In photographs and paintings, eighteenth-century European soldier of fortune Major-General Robert Clive, the First Baron Clive of Plassey (also known as Clive of India), is often seen turning the impressive swell of his right buttock to the camera or painter, his fist pressed firmly into his fat hip, just above a ruffled khaki pocket. His military coat is red and his sash is red and his buttons are gold. It’s obvious that he’s trying to hold his mouth in such a way to evoke stoicism, but the tautness there pulls his ailing eyes downward, and the result is a depressing image of a depressive man holding something sour beneath his tongue as penance. But, sure: he has a nice ass.
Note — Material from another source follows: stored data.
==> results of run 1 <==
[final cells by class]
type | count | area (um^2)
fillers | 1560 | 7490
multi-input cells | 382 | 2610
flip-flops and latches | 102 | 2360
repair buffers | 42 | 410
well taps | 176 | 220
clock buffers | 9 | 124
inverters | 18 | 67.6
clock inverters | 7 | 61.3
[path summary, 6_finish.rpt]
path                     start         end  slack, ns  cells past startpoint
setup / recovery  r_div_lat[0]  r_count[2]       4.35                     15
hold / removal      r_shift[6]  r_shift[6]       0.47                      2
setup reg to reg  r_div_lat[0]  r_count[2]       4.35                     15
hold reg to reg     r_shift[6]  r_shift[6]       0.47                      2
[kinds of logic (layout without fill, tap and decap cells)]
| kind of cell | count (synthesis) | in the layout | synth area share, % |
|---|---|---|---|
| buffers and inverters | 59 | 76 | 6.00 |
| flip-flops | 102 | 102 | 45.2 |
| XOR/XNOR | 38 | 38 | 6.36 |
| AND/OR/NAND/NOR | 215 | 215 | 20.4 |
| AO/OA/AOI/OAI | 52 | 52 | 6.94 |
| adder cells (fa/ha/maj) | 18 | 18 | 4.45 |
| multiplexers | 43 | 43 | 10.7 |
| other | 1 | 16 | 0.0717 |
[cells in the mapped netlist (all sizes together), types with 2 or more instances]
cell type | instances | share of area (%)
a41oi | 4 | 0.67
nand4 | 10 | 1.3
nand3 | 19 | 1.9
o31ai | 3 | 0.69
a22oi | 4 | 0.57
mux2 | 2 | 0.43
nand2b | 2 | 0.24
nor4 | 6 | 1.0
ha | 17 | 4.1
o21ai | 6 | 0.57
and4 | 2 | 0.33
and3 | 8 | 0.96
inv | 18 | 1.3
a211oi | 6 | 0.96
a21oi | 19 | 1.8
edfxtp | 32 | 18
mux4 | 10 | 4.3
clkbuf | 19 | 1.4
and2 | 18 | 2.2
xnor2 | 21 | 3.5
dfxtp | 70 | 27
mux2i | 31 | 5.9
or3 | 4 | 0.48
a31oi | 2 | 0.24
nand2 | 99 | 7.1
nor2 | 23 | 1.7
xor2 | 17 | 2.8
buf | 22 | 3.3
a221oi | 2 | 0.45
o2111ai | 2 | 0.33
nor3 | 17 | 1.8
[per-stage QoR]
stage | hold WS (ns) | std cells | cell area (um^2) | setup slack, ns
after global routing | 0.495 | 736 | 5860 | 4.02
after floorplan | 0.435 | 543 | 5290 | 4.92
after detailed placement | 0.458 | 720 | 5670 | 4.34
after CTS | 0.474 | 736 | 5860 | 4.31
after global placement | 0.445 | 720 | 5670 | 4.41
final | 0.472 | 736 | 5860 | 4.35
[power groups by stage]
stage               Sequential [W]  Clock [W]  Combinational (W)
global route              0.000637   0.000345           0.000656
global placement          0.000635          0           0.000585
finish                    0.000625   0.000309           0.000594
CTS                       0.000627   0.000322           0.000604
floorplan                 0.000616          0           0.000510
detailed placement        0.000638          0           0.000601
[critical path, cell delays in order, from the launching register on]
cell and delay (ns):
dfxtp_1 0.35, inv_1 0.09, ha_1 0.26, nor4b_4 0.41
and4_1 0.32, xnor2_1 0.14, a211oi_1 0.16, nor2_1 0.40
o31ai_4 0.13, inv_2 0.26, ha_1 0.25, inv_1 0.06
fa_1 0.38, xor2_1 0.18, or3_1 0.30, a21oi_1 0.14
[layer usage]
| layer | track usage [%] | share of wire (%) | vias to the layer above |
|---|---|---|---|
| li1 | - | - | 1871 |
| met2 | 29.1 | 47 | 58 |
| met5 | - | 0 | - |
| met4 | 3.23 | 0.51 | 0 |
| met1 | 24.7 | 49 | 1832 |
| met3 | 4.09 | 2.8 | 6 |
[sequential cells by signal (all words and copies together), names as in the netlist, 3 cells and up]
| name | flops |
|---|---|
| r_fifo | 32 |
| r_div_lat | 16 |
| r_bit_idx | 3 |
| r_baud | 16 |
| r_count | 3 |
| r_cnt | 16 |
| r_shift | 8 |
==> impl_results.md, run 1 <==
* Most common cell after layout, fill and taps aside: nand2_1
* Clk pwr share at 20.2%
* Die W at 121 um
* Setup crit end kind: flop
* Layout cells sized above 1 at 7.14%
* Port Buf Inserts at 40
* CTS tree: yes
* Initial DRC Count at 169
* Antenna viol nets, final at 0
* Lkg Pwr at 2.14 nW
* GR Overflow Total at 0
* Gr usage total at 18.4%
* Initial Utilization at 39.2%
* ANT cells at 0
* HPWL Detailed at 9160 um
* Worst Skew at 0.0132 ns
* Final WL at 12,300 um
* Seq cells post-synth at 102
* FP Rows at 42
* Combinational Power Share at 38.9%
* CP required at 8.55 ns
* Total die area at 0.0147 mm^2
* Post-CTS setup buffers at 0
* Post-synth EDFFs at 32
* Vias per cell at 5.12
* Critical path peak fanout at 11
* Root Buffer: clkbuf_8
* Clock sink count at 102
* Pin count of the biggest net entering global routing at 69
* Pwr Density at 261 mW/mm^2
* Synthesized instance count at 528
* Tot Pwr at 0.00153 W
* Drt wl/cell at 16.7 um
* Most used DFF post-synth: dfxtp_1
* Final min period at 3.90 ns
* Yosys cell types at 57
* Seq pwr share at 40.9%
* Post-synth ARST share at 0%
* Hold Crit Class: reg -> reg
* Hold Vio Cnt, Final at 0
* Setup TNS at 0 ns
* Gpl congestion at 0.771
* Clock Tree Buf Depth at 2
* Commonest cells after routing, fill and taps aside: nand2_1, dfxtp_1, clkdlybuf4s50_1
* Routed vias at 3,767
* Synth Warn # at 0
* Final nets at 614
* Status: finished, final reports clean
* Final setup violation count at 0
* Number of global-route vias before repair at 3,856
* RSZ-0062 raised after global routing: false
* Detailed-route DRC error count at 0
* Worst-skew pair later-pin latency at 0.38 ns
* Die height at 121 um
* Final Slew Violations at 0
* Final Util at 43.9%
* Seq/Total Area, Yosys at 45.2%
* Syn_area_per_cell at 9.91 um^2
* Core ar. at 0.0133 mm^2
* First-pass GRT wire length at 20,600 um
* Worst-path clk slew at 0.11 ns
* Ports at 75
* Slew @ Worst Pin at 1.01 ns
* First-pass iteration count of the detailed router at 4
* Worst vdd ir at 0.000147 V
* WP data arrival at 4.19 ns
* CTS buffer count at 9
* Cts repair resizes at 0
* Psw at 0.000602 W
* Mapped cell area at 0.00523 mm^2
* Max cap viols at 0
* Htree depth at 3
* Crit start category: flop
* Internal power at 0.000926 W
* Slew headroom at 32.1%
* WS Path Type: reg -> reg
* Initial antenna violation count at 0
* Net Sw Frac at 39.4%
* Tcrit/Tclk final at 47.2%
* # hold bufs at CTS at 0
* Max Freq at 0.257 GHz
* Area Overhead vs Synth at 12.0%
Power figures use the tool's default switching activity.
Clive’s ass is the ass of an erratic sociopath who, during his occupation of Bengal in the mid-eighteenth century, was responsible for the slaughter and subsequent pillaging of countless villagers and their villages, and the enslavement of those he left alive, forcing upon them the torturous cultivation of opium. During his reign as governor of Bengal, it was compulsory for farmers to devote their land entirely to these poppies, which led to the Bengal Famine of 1770, responsible for the death of an estimated 10 million people—one-third of the region. According to the March 23, 1771 edition of the Oxford Journal, “There were not people enough left alive to bury the dead.” 1

Clive’s parents, Richard and Rebecca, had thirteen children, of which he, Robert, was the eldest. Perhaps it was because six of his siblings died in infancy that his father descended into the sort of depression that sparked angry, and often violent, outbursts. As such, the boy Clive was sent away, black-eyed and split-lipped, to live with his mother’s sister in a low-lying and coal-blighted neighborhood in Manchester where he, like his father (according to the sister’s husband), “was out of measure addicted to fighting.”

As a teenager, he started a street gang and protection racket, extorting money from local merchants via violent beatings and vandalism—breaking their fingers and their arms, breaking the windows of their shopfronts and destroying their goods. In triumph, post-extortion, Clive would ritualistically scale the tower of St. Mary’s Parish Church and straddle the shoulders of the most grotesque of the gargoyles, who had themselves shunned their original place as the statuesque conveyors of the rain to become nesting places, incubating untold generations of pigeons until the city mothers and fathers affixed the gargoyles’ mouths with screens and razor wire, spikes and poisons. 2

There, atop the church, Clive would sit and listen to the pigeons conversing in the chimera’s mouth beneath him, imagining himself motherly, as if he was sitting on the egg. He would see bastardized versions of the Union Jack in the constellations of the bird excrement, and from them derive the inspiration to roar at, and spit on, the earthbound passersby. If there were no passersby, he would stare out beyond the church courtyard (where town markets were held until 1201, when the Pope banned any such commercial engagement from church property), and the red sandstone bluff to the River Tern, contemplating both his future and the painting of Jesus and Mary beneath the roof that held him—mother and child—as he conjured his roar and his urine for the next round of pedestrians.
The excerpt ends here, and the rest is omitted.